**Problem requirements**
Where a line of the data below has the string "flags", copy that line.

══ Source information

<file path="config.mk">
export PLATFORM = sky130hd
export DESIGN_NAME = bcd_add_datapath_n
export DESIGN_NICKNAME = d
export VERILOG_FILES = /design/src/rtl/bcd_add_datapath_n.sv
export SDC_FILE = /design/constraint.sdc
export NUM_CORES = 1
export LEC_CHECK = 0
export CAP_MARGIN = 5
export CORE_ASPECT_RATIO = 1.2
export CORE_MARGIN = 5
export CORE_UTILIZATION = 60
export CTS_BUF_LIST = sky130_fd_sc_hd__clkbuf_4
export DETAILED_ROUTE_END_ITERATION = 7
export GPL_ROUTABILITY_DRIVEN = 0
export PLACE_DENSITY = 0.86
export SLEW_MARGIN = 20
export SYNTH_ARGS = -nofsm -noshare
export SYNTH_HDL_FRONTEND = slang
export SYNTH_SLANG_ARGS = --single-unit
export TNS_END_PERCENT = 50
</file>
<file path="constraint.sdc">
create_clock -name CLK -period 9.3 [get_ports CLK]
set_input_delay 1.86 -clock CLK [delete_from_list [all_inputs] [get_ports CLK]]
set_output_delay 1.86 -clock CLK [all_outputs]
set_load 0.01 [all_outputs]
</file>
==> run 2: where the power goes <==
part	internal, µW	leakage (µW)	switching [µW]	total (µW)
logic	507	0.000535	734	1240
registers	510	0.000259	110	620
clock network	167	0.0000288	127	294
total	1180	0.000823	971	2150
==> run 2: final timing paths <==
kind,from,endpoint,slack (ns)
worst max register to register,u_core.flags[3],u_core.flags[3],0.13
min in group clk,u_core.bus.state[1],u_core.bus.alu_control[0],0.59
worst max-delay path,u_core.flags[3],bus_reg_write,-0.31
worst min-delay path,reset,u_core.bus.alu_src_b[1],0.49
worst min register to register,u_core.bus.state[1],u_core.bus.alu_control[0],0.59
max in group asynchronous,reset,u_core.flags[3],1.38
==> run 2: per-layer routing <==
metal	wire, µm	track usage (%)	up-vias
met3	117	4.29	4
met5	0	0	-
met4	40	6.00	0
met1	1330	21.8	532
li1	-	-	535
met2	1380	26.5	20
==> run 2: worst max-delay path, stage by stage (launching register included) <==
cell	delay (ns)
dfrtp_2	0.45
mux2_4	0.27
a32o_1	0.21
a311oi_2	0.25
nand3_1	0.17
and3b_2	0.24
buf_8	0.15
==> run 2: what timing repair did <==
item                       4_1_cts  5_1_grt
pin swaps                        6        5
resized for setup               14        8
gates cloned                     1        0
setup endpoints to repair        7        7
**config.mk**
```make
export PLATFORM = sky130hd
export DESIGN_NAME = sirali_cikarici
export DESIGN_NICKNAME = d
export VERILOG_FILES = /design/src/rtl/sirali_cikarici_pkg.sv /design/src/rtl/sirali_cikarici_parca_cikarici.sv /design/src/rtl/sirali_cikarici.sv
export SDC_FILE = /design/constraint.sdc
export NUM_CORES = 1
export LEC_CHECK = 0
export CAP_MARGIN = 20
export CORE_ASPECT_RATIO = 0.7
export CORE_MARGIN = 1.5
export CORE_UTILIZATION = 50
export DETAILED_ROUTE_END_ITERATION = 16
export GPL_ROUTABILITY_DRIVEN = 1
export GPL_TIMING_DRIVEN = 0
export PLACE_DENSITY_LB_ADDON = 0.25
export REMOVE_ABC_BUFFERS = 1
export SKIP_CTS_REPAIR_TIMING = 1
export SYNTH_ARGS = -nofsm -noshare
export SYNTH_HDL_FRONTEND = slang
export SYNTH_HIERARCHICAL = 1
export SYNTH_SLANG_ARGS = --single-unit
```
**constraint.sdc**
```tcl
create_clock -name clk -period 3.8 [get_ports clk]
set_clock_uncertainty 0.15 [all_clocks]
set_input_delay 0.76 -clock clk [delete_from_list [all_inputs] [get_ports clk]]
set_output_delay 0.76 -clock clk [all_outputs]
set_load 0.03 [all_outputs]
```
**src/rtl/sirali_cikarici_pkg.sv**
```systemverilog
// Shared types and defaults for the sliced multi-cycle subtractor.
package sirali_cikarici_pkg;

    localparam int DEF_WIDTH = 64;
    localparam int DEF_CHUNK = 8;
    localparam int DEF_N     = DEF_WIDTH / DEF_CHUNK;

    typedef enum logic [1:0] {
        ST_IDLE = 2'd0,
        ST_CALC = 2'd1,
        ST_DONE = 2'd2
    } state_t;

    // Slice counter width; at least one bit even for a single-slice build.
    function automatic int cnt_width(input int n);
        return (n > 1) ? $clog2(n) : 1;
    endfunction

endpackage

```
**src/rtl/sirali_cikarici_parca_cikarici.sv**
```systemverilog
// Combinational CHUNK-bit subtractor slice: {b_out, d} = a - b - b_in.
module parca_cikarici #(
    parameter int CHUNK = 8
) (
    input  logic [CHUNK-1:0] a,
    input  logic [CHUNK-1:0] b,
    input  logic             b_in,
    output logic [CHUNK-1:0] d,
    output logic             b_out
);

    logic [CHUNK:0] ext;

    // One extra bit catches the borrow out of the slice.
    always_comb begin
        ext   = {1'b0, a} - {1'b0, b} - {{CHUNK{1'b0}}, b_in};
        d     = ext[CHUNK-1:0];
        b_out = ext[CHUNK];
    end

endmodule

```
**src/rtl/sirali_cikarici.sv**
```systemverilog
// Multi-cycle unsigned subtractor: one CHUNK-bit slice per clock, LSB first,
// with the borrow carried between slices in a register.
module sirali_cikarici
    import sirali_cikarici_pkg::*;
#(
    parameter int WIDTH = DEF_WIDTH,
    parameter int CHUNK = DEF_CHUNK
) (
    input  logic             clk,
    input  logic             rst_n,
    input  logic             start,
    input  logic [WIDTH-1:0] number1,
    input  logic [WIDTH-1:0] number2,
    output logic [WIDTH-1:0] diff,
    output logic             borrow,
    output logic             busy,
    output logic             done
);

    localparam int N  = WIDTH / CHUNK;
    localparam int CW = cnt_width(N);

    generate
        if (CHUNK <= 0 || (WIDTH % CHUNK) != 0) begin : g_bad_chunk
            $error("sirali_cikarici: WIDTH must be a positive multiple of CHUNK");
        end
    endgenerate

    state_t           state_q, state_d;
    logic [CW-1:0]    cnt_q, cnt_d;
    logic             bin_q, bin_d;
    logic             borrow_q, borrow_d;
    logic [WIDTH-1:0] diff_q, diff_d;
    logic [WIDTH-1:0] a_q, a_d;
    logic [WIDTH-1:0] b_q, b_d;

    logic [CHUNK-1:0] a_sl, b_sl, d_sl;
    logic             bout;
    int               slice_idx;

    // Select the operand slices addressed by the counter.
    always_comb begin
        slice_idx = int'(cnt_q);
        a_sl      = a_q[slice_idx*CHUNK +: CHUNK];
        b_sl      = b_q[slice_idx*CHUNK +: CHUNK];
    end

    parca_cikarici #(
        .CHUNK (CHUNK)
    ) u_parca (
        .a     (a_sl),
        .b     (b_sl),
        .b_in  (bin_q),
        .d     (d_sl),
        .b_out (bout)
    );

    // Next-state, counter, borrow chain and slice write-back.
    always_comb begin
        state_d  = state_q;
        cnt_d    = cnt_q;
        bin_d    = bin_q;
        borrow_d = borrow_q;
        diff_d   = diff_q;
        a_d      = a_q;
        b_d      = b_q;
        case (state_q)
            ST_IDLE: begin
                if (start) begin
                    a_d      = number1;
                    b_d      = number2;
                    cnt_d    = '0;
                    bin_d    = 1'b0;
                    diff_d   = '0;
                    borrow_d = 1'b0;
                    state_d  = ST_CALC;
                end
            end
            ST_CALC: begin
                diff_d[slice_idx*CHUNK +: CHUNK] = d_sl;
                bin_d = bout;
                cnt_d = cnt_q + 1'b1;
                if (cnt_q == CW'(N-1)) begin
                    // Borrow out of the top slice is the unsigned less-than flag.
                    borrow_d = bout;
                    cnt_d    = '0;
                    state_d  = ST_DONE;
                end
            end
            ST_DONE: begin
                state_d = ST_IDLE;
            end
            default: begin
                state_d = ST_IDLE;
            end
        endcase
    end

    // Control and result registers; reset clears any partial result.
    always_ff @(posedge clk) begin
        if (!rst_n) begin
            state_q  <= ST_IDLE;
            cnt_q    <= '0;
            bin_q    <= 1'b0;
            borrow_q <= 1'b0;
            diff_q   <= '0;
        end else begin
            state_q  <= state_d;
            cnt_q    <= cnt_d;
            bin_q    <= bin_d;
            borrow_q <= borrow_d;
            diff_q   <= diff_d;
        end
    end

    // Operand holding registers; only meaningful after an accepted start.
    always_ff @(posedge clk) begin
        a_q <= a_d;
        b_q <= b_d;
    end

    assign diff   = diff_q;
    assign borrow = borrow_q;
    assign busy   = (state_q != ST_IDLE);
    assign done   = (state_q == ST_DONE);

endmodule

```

════

**Result for this exercise**
worst max register to register,u_core.flags[3],u_core.flags[3],0.13
worst max-delay path,u_core.flags[3],bus_reg_write,-0.31
max in group asynchronous,reset,u_core.flags[3],1.38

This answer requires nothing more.